[Entries taken from a collection]
☆ ☆ ☆
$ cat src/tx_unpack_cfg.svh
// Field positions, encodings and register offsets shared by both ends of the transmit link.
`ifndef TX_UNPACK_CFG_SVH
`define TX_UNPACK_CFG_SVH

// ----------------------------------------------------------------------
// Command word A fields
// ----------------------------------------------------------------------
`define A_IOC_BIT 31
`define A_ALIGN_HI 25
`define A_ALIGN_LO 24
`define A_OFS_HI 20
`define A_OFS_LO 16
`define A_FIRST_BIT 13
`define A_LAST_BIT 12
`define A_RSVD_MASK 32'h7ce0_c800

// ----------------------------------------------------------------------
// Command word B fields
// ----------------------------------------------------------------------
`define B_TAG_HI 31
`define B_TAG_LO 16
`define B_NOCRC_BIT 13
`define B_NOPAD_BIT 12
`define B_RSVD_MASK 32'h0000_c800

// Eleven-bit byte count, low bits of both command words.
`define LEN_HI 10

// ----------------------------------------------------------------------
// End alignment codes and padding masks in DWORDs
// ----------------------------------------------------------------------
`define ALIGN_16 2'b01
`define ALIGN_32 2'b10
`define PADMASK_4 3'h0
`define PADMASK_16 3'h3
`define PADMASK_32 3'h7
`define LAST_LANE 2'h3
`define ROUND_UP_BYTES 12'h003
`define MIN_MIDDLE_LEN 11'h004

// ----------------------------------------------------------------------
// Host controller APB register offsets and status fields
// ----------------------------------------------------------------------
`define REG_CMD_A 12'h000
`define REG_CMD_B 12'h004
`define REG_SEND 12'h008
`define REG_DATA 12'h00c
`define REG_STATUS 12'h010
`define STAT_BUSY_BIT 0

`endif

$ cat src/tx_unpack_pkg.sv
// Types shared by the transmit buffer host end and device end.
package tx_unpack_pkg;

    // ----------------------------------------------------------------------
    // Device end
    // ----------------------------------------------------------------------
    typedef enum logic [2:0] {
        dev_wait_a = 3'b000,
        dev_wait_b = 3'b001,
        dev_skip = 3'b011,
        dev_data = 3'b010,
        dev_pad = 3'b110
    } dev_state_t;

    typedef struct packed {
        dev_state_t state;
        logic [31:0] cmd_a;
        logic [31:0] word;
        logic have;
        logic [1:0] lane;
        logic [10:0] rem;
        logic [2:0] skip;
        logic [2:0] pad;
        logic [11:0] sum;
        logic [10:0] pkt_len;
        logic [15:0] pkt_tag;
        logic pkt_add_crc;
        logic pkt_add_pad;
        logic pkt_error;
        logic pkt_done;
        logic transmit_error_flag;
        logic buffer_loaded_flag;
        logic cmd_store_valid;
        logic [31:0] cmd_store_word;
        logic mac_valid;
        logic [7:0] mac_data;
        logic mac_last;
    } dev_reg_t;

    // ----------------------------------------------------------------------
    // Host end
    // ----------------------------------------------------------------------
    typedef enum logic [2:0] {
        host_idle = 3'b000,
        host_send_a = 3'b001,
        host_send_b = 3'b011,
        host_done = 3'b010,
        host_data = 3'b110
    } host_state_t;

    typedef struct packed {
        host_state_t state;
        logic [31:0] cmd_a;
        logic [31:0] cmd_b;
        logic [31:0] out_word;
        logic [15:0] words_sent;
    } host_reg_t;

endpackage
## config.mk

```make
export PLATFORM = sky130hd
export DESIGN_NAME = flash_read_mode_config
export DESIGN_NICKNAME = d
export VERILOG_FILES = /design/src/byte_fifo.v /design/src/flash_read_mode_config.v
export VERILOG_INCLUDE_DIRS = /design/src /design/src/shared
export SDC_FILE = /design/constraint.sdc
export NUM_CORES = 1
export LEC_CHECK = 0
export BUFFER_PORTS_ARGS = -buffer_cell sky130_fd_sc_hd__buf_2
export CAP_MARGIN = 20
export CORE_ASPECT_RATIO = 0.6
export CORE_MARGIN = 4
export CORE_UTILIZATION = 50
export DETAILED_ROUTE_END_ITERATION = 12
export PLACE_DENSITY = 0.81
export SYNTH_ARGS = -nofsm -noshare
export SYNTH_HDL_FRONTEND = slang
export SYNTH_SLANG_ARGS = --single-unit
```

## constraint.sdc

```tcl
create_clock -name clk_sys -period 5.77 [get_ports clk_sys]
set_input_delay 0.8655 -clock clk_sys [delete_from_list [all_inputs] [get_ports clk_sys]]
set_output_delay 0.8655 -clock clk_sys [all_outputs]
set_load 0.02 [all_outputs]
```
☆ ☆ ☆
* _What the exercise asks_
Could you repeat every record word for word?

* _Response for this exercise_
$ cat src/tx_unpack_cfg.svh
// Field positions, encodings and register offsets shared by both ends of the transmit link.
`ifndef TX_UNPACK_CFG_SVH
`define TX_UNPACK_CFG_SVH

// ----------------------------------------------------------------------
// Command word A fields
// ----------------------------------------------------------------------
`define A_IOC_BIT 31
`define A_ALIGN_HI 25
`define A_ALIGN_LO 24
`define A_OFS_HI 20
`define A_OFS_LO 16
`define A_FIRST_BIT 13
`define A_LAST_BIT 12
`define A_RSVD_MASK 32'h7ce0_c800

// ----------------------------------------------------------------------
// Command word B fields
// ----------------------------------------------------------------------
`define B_TAG_HI 31
`define B_TAG_LO 16
`define B_NOCRC_BIT 13
`define B_NOPAD_BIT 12
`define B_RSVD_MASK 32'h0000_c800

// Eleven-bit byte count, low bits of both command words.
`define LEN_HI 10

// ----------------------------------------------------------------------
// End alignment codes and padding masks in DWORDs
// ----------------------------------------------------------------------
`define ALIGN_16 2'b01
`define ALIGN_32 2'b10
`define PADMASK_4 3'h0
`define PADMASK_16 3'h3
`define PADMASK_32 3'h7
`define LAST_LANE 2'h3
`define ROUND_UP_BYTES 12'h003
`define MIN_MIDDLE_LEN 11'h004

// ----------------------------------------------------------------------
// Host controller APB register offsets and status fields
// ----------------------------------------------------------------------
`define REG_CMD_A 12'h000
`define REG_CMD_B 12'h004
`define REG_SEND 12'h008
`define REG_DATA 12'h00c
`define REG_STATUS 12'h010
`define STAT_BUSY_BIT 0

`endif

$ cat src/tx_unpack_pkg.sv
// Types shared by the transmit buffer host end and device end.
package tx_unpack_pkg;

    // ----------------------------------------------------------------------
    // Device end
    // ----------------------------------------------------------------------
    typedef enum logic [2:0] {
        dev_wait_a = 3'b000,
        dev_wait_b = 3'b001,
        dev_skip = 3'b011,
        dev_data = 3'b010,
        dev_pad = 3'b110
    } dev_state_t;

    typedef struct packed {
        dev_state_t state;
        logic [31:0] cmd_a;
        logic [31:0] word;
        logic have;
        logic [1:0] lane;
        logic [10:0] rem;
        logic [2:0] skip;
        logic [2:0] pad;
        logic [11:0] sum;
        logic [10:0] pkt_len;
        logic [15:0] pkt_tag;
        logic pkt_add_crc;
        logic pkt_add_pad;
        logic pkt_error;
        logic pkt_done;
        logic transmit_error_flag;
        logic buffer_loaded_flag;
        logic cmd_store_valid;
        logic [31:0] cmd_store_word;
        logic mac_valid;
        logic [7:0] mac_data;
        logic mac_last;
    } dev_reg_t;

    // ----------------------------------------------------------------------
    // Host end
    // ----------------------------------------------------------------------
    typedef enum logic [2:0] {
        host_idle = 3'b000,
        host_send_a = 3'b001,
        host_send_b = 3'b011,
        host_done = 3'b010,
        host_data = 3'b110
    } host_state_t;

    typedef struct packed {
        host_state_t state;
        logic [31:0] cmd_a;
        logic [31:0] cmd_b;
        logic [31:0] out_word;
        logic [15:0] words_sent;
    } host_reg_t;

endpackage
## config.mk

```make
export PLATFORM = sky130hd
export DESIGN_NAME = flash_read_mode_config
export DESIGN_NICKNAME = d
export VERILOG_FILES = /design/src/byte_fifo.v /design/src/flash_read_mode_config.v
export VERILOG_INCLUDE_DIRS = /design/src /design/src/shared
export SDC_FILE = /design/constraint.sdc
export NUM_CORES = 1
export LEC_CHECK = 0
export BUFFER_PORTS_ARGS = -buffer_cell sky130_fd_sc_hd__buf_2
export CAP_MARGIN = 20
export CORE_ASPECT_RATIO = 0.6
export CORE_MARGIN = 4
export CORE_UTILIZATION = 50
export DETAILED_ROUTE_END_ITERATION = 12
export PLACE_DENSITY = 0.81
export SYNTH_ARGS = -nofsm -noshare
export SYNTH_HDL_FRONTEND = slang
export SYNTH_SLANG_ARGS = --single-unit
```

## constraint.sdc

```tcl
create_clock -name clk_sys -period 5.77 [get_ports clk_sys]
set_input_delay 0.8655 -clock clk_sys [delete_from_list [all_inputs] [get_ports clk_sys]]
set_output_delay 0.8655 -clock clk_sys [all_outputs]
set_load 0.02 [all_outputs]
```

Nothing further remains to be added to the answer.